Invece, il ’68, l’evoluzione del costume civile e il riconoscimento dell’immagine sociale e dei diritti propri dei minori, che è storicamente contestuale all’evoluzione del diritto di famiglia e al superamento della famiglia “tradizionale” (dove mogli e figli erano semplicemente cose viventi di proprietà del capofamiglia) ha favorito l’emersione di un fenomeno che comprensibilmente allignava e veniva occultato proprio in istituzioni chiuse, nascoste agli occhi del mondo.
La pubblicizzazione e laicizzazione del desiderio sessuale (compreso quello dei minori) e la sua emancipazione dalla morbosità a un tempo sessuofobica e sessuomanica delle morali repressive, che Ratzinger mette al centro della propria accusa, è stato decisivo per rendere apprezzabili e comprensibili i confini tra la libertà e la perversione sessuale, legata a pensieri d’odio, di violenza e sopraffazione.
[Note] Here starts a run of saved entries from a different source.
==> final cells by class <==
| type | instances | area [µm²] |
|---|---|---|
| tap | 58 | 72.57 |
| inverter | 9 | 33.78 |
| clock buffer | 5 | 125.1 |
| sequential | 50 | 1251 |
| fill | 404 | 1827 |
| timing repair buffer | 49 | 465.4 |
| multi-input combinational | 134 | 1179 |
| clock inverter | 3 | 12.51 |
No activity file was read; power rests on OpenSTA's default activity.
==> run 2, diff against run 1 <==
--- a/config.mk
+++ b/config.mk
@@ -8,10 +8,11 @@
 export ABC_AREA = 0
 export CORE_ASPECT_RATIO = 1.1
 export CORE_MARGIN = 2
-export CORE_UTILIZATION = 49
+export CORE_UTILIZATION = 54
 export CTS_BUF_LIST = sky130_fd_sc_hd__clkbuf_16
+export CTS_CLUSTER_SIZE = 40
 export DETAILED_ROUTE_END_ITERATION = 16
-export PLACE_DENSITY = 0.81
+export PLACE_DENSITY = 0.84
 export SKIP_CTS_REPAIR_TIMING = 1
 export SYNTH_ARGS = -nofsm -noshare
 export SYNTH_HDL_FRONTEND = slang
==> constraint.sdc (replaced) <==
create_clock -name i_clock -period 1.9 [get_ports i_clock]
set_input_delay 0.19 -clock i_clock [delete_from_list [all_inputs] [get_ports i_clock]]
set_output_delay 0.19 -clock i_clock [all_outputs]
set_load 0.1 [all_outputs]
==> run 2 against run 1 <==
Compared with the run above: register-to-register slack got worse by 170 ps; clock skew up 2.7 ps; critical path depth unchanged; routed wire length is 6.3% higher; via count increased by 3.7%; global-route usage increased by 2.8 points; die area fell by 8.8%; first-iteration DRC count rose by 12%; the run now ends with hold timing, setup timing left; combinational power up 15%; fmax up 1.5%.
Gli abusi sessuali hanno iniziato a essere percepiti come veri “abusi” quando la sessualità edonistica ha cessato di essere percepita come intrinsecamente malvagia.
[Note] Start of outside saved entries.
## src/rtl/vga_timing_pkg.sv

```systemverilog
// vga_timing_pkg
//   Shared 640x480@60 timing constants (also used by the VGA generator side),
//   counter width, lock state encoding and a saturating increment helper.
//   No ports; import with "import vga_timing_pkg::*;".
package vga_timing_pkg;

  localparam int CNT_W = 10;

  localparam int VGA_H_TOTAL     = 800;
  localparam int VGA_V_TOTAL     = 525;
  localparam int VGA_H_DAT_BEGIN = 143;
  localparam int VGA_H_DAT_END   = 783;
  localparam int VGA_V_DAT_BEGIN = 34;
  localparam int VGA_V_DAT_END   = 514;
  localparam int VGA_LOCK_FRAMES = 2;

  localparam logic [CNT_W-1:0] CNT_MAX = '1;

  typedef enum logic [1:0] {
    SEARCH,
    ALIGN,
    CHECK,
    LOCKED
  } lock_state_t;

  // Counters and measurements stick at the top value instead of wrapping,
  // so a lost sync shows up as a pinned 1023 rather than a bogus small count.
  function automatic logic [CNT_W-1:0] sat_inc(input logic [CNT_W-1:0] v);
    return (v == CNT_MAX) ? v : v + CNT_W'(1);
  endfunction

endpackage

```

## src/rtl/vga_sync_sampler.sv

```systemverilog
// vga_sync_sampler
//   Registers the active-low hsync/vsync inputs once per pixel strobe and
//   reports their falling edges for the current sample.
// Ports:
//   clk, rst      clock, asynchronous active-high reset
//   pix_en        pixel strobe; registers only move when high
//   hsync, vsync  raw active-low sync inputs
//   hs_fall       hsync falls on this pixel (already qualified by pix_en)
//   vs_fall       vsync falls on this pixel (already qualified by pix_en)
module vga_sync_sampler (
  input  logic clk,
  input  logic rst,
  input  logic pix_en,
  input  logic hsync,
  input  logic vsync,
  output logic hs_fall,
  output logic vs_fall
);

  logic hs_q;
  logic vs_q;

  // Previous-sample history resets to the idle (high) level so a sync that is
  // already low when reset is released still registers as a falling edge.
  always_ff @(posedge clk or posedge rst) begin
    if (rst) begin
      hs_q <= 1'b1;
      vs_q <= 1'b1;
    end else if (pix_en) begin
      hs_q <= hsync;
      vs_q <= vsync;
    end
  end

  assign hs_fall = pix_en & hs_q & ~hsync;
  assign vs_fall = pix_en & vs_q & ~vsync;

endmodule

```

## src/rtl/vga_sync_decoder.sv

```systemverilog
// vga_sync_decoder
//   Receive side of a VGA link: recovers line/frame timing from hsync/vsync,
//   measures line length and frame height, runs a lock FSM and emits
//   active-area pixels with x/y coordinates once locked.
// Ports:
//   clk, rst      clock, asynchronous active-high reset
//   pix_en        pixel strobe; all state advances only when high
//   hsync, vsync  active-low syncs
//   rgb [2:0]     pixel colour
//   pix_valid     x/y/pix_rgb carry an active pixel (only while locked)
//   pix_rgb [2:0] captured colour
//   x, y [9:0]    active-area column / row
//   frame_start   one-clock pulse with the x=0,y=0 pixel
//   locked        timing lock status
//   line_len      last measured line length in pixels
//   frame_lines   last measured frame length in lines
module vga_sync_decoder
  import vga_timing_pkg::*;
#(
  parameter int H_TOTAL     = VGA_H_TOTAL,
  parameter int V_TOTAL     = VGA_V_TOTAL,
  parameter int H_DAT_BEGIN = VGA_H_DAT_BEGIN,
  parameter int H_DAT_END   = VGA_H_DAT_END,
  parameter int V_DAT_BEGIN = VGA_V_DAT_BEGIN,
  parameter int V_DAT_END   = VGA_V_DAT_END,
  parameter int LOCK_FRAMES = VGA_LOCK_FRAMES
) (
  input  logic             clk,
  input  logic             rst,
  input  logic             pix_en,
  input  logic             hsync,
  input  logic             vsync,
  input  logic [2:0]       rgb,
  output logic             pix_valid,
  output logic [2:0]       pix_rgb,
  output logic [CNT_W-1:0] x,
  output logic [CNT_W-1:0] y,
  output logic             frame_start,
  output logic             locked,
  output logic [CNT_W-1:0] line_len,
  output logic [CNT_W-1:0] frame_lines
);

  localparam logic [CNT_W-1:0] H_TOTAL_C = CNT_W'(H_TOTAL);
  localparam logic [CNT_W-1:0] V_TOTAL_C = CNT_W'(V_TOTAL);
  localparam logic [CNT_W-1:0] H_BEGIN_C = CNT_W'(H_DAT_BEGIN);
  localparam logic [CNT_W-1:0] H_END_C   = CNT_W'(H_DAT_END);
  localparam logic [CNT_W-1:0] V_BEGIN_C = CNT_W'(V_DAT_BEGIN);
  localparam logic [CNT_W-1:0] V_END_C   = CNT_W'(V_DAT_END);
  localparam logic [2:0]       LOCK_C    = 3'(LOCK_FRAMES);

  logic             hs_fall;
  logic             vs_fall;

  logic [CNT_W-1:0] h_cnt;
  logic [CNT_W-1:0] v_cnt;
  logic             vs_pend;
  logic             line_err;
  logic [2:0]       good_cnt;
  lock_state_t      state;

  logic             pending;
  logic [CNT_W-1:0] h_meas;
  logic [CNT_W-1:0] v_meas;
  logic [CNT_W-1:0] p;
  logic [CNT_W-1:0] l;
  logic             frame_bnd;
  logic             line_bad;
  logic             frame_ok;

  lock_state_t      state_next;
  logic [2:0]       good_next;
  logic             locked_next;
  logic             pv_next;
  logic             fs_next;

  vga_sync_sampler u_sampler (
    .clk     (clk),
    .rst     (rst),
    .pix_en  (pix_en),
    .hsync   (hsync),
    .vsync   (vsync),
    .hs_fall (hs_fall),
    .vs_fall (vs_fall)
  );

  // Position of the current sample. A vsync edge arriving on the same sample
  // as the hsync edge already counts as pending, so the line that starts here
  // is line 0 of the new frame.
  always_comb begin
    pending   = vs_pend | vs_fall;
    h_meas    = sat_inc(h_cnt);
    v_meas    = sat_inc(v_cnt);
    p         = hs_fall ? '0 : h_meas;
    l         = v_cnt;
    if (hs_fall) begin
      l = pending ? '0 : v_meas;
    end
    frame_bnd = hs_fall & pending;
    line_bad  = hs_fall & (h_meas != H_TOTAL_C);
    frame_ok  = (v_meas == V_TOTAL_C) && !line_err && !line_bad;
  end

  // Lock FSM next state. Losing hsync (h_cnt pinned at 1023) overrides
  // everything and restarts the search from scratch.
  always_comb begin
    state_next = state;
    good_next  = good_cnt;
    if (pix_en) begin
      case (state)
        SEARCH: begin
          if (hs_fall) begin
            state_next = ALIGN;
          end
        end
        ALIGN: begin
          if (frame_bnd) begin
            state_next = CHECK;
            good_next  = '0;
          end
        end
        CHECK: begin
          if (frame_bnd) begin
            if (frame_ok) begin
              good_next = good_cnt + 3'd1;
              if (good_cnt + 3'd1 == LOCK_C) begin
                state_next = LOCKED;
              end
            end else begin
              good_next = '0;
            end
          end
        end
        LOCKED: begin
          if (line_bad || (frame_bnd && !frame_ok)) begin
            state_next = CHECK;
            good_next  = '0;
          end
        end
        default: begin
          state_next = SEARCH;
          good_next  = '0;
        end
      endcase
      if (p == CNT_MAX) begin
        state_next = SEARCH;
        good_next  = '0;
      end
    end
  end

  // Output decisions use the post-update lock state so locked and pixel
  // output change on the same edge that decides them.
  always_comb begin
    locked_next = (state_next == LOCKED);
    pv_next     = locked_next &&
                  (p >= H_BEGIN_C) && (p < H_END_C) &&
                  (l >= V_BEGIN_C) && (l < V_END_C);
    fs_next     = pv_next && (p == H_BEGIN_C) && (l == V_BEGIN_C);
  end

  // Counters, measurements and FSM registers. The first hs_fall out of
  // SEARCH closes a partial line, so it is not stored as a measurement, and
  // frame height is only trusted once a full frame has been seen in CHECK.
  always_ff @(posedge clk or posedge rst) begin
    if (rst) begin
      h_cnt       <= '0;
      v_cnt       <= '0;
      vs_pend     <= 1'b0;
      line_err    <= 1'b0;
      good_cnt    <= '0;
      state       <= SEARCH;
      line_len    <= '0;
      frame_lines <= '0;
    end else if (pix_en) begin
      h_cnt    <= p;
      state    <= state_next;
      good_cnt <= good_next;
      if (hs_fall) begin
        v_cnt   <= l;
        vs_pend <= 1'b0;
        if (state != SEARCH) begin
          line_len <= h_meas;
        end
      end else if (vs_fall) begin
        vs_pend <= 1'b1;
      end
      if (frame_bnd) begin
        line_err <= 1'b0;
        if (state == CHECK || state == LOCKED) begin
          frame_lines <= v_meas;
        end
      end else if (line_bad) begin
        line_err <= 1'b1;
      end
    end
  end

  // Registered output stage. Strobes drop on idle clocks; coordinates and
  // colour hold their last active value.
  always_ff @(posedge clk or posedge rst) begin
    if (rst) begin
      locked      <= 1'b0;
      pix_valid   <= 1'b0;
      frame_start <= 1'b0;
      x           <= '0;
      y           <= '0;
      pix_rgb     <= '0;
    end else if (pix_en) begin
      locked      <= locked_next;
      pix_valid   <= pv_next;
      frame_start <= fs_next;
      if (pv_next) begin
        x       <= p - H_BEGIN_C;
        y       <= l - V_BEGIN_C;
        pix_rgb <= rgb;
      end
    end else begin
      pix_valid   <= 1'b0;
      frame_start <= 1'b0;
    end
  end

endmodule
```

## config.mk

```make
export PLATFORM = sky130hd
export DESIGN_NAME = vga_sync_decoder
export DESIGN_NICKNAME = d
export VERILOG_FILES = /design/src/rtl/vga_timing_pkg.sv /design/src/rtl/vga_sync_sampler.sv /design/src/rtl/vga_sync_decoder.sv
export SDC_FILE = /design/constraint.sdc
export NUM_CORES = 1
export LEC_CHECK = 0
export ABC_CLOCK_PERIOD_IN_PS = 3800
export CAP_MARGIN = 5
export CORE_AREA = 2 2 93 95
export CTS_BUF_LIST = sky130_fd_sc_hd__clkbuf_16
export DETAILED_ROUTE_END_ITERATION = 6
export DIE_AREA = 0 0 95 97
export PLACE_DENSITY = 0.78
export SLEW_MARGIN = 40
export SYNTH_ARGS = -nofsm -noshare
export SYNTH_HDL_FRONTEND = slang
export SYNTH_SLANG_ARGS = --single-unit
```

## constraint.sdc

```tcl
create_clock -name clk -period 3.8 [get_ports clk]
set_input_delay 0.38 -clock clk [delete_from_list [all_inputs] [get_ports clk]]
set_output_delay 0.38 -clock clk [all_outputs]
set_load 0.05 [all_outputs]
```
È ovvio che in un mondo in cui ai minori non veniva riconosciuta giuridicamente e culturalmente la dignità di persone, ai minori chiunque potesse fare di tutto, secondo le proprie inclinazioni e necessità, anche le più patologiche e malate. I bambini potevano essere fatti lavorare come bestie, picchiati brutalmente, alienati dalla vita di relazione e anche abusati sessualmente, proprio perché non erano considerati a tutti gli effetti soggetti di diritto e i responsabili dei comportamenti e delle sevizie più violente dovevano per principio essere difesi da un’istituzione – fosse la Chiesa, la scuola, la famiglia – che in questo modo difendeva se stessa e la propria rispettabilità.
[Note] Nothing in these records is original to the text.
[src/rtl/sum_tx_sequencer.sv]
// sum_tx_sequencer: streams "A+B=SS" (plus CR LF when SUMTX_CRLF_EN is defined) to uart_tx.
// Operands and sum are snapshotted on request; each byte waits for the uart busy handshake.
module sum_tx_sequencer #(
  parameter int BUSY_WAIT = 16
) (
  input  logic       clk,
  input  logic       reset_n,
  input  logic       send_n,
  input  logic [3:0] op_a,
  input  logic [3:0] op_b,
  input  logic [4:0] sum,
  input  logic       uartbusy,
  output logic       uart_tx_en,
  output logic [7:0] uart_tx_data,
  output logic       seq_busy,
  output logic [2:0] byte_idx,
  output logic       tx_err
);
`ifdef SUMTX_CRLF_EN
  localparam int FRAME_LEN = 8;
`else
  localparam int FRAME_LEN = 6;
`endif
  localparam logic [2:0] LAST = 3'(FRAME_LEN - 1);
  localparam int CW = $clog2(BUSY_WAIT + 1);
  typedef enum logic [2:0] {IDLE, LOAD, ARM, STROBE, WAIT_HI, WAIT_LO, NEXT, DONE} state_t;
  state_t state;
  logic [2:0] sync;
  logic [3:0] a_q, b_q;
  logic [4:0] s_q;
  logic [CW-1:0] cnt;
  logic [1:0] tens;
  logic [3:0] ones;
  logic [2:0] sel;
  logic [7:0] frame_byte;
  logic req;
  function automatic logic [7:0] hex(input logic [3:0] x);
    return x <= 4'd9 ? 8'h30 + {4'h0, x} : 8'h37 + {4'h0, x};
  endfunction
  assign req  = sync[2] & ~sync[1];
  assign tens = s_q >= 5'd30 ? 2'd3 : s_q >= 5'd20 ? 2'd2 : s_q >= 5'd10 ? 2'd1 : 2'd0;
  assign ones = 4'(s_q - 5'd10 * {3'b0, tens});
  // LOAD presents byte 0; NEXT presents the byte after the current one
  assign sel  = state == NEXT ? byte_idx + 3'd1 : 3'd0;
  always_comb begin
    frame_byte = 8'h0A;
    case (sel)
      3'd0: frame_byte = hex(a_q);
      3'd1: frame_byte = 8'h2B;
      3'd2: frame_byte = hex(b_q);
      3'd3: frame_byte = 8'h3D;
      3'd4: frame_byte = 8'h30 + {6'h0, tens};
      3'd5: frame_byte = 8'h30 + {4'h0, ones};
      3'd6: frame_byte = 8'h0D;
      default: frame_byte = 8'h0A;
    endcase
  end
  always_ff @(posedge clk or negedge reset_n) begin
    if (!reset_n) begin
      state        <= IDLE;
      sync         <= 3'b111;
      a_q          <= '0;
      b_q          <= '0;
      s_q          <= '0;
      cnt          <= '0;
      uart_tx_en   <= 1'b0;
      uart_tx_data <= '0;
      seq_busy     <= 1'b0;
      byte_idx     <= '0;
      tx_err       <= 1'b0;
    end else begin
      sync       <= {sync[1:0], send_n};
      uart_tx_en <= 1'b0;
      case (state)
        IDLE: if (req) begin
          a_q      <= op_a;
          b_q      <= op_b;
          s_q      <= sum;
          byte_idx <= '0;
          tx_err   <= 1'b0;
          seq_busy <= 1'b1;
          state    <= LOAD;
        end
        LOAD: begin
          uart_tx_data <= frame_byte;
          state        <= ARM;
        end
        ARM: if (!uartbusy) begin
          uart_tx_en <= 1'b1;
          state      <= STROBE;
        end
        STROBE: begin
          cnt   <= '0;
          state <= WAIT_HI;
        end
        WAIT_HI: if (uartbusy) state <= WAIT_LO;
        else if (cnt == CW'(BUSY_WAIT - 1)) begin
          tx_err <= 1'b1;
          state  <= NEXT;
        end else cnt <= cnt + 1'b1;
        WAIT_LO: if (!uartbusy) state <= NEXT;
        NEXT: if (byte_idx == LAST) state <= DONE;
        else begin
          byte_idx     <= byte_idx + 3'd1;
          uart_tx_data <= frame_byte;
          state        <= ARM;
        end
        DONE: begin
          seq_busy <= 1'b0;
          state    <= IDLE;
        end
        default: state <= IDLE;
      endcase
    end
  end
endmodule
Come c’è voluto uno scarto culturale perché la violenza sessuale cessasse di essere un reato contro la morale pubblica e familiare per diventare un reato contro la persona, è stato necessario che i bambini diventassero persone perché fossero riconosciute come vittime meritevoli di tutela. Nel mondo pre-contemporaneo gli abusi verso i minori suscitavano, al più, vergogna per l’adulto disturbato, non orrore per il bambino seviziato.
Da questo punto di vista quello che con espressione generica si può chiamare il ’68, inteso in senso civile (cioè il femminismo e la dimensione sessuale personale vissuta come sfida di libertà) ha certo messo in crisi, ma provvidenzialmente, le istituzioni tradizionali (a partire proprio dalla Chiesa e dalla famiglia), ma ha anche delegittimato la pretesa della loro separatezza e immunità dagli occhi indiscreti della società secolare. Solo dopo il ’68, non prima, gli abusi verso i minori hanno cessato di essere una vergogna, da sopportare con pazienza e da negare anche di fronte a qualunque evidenza, per diventare uno scandalo civile insostenibile. Dopo, solo dopo, anche la Chiesa è stata costretta a fare i conti con la propria “colpa”, che invece Ratzinger rimuove e preferisce surrogare con una verità parallela e alternativa: non era la Chiesa, come tutta la società, a non comprendere la propria responsabilità verso i bambini, era la società ad averla corrotta.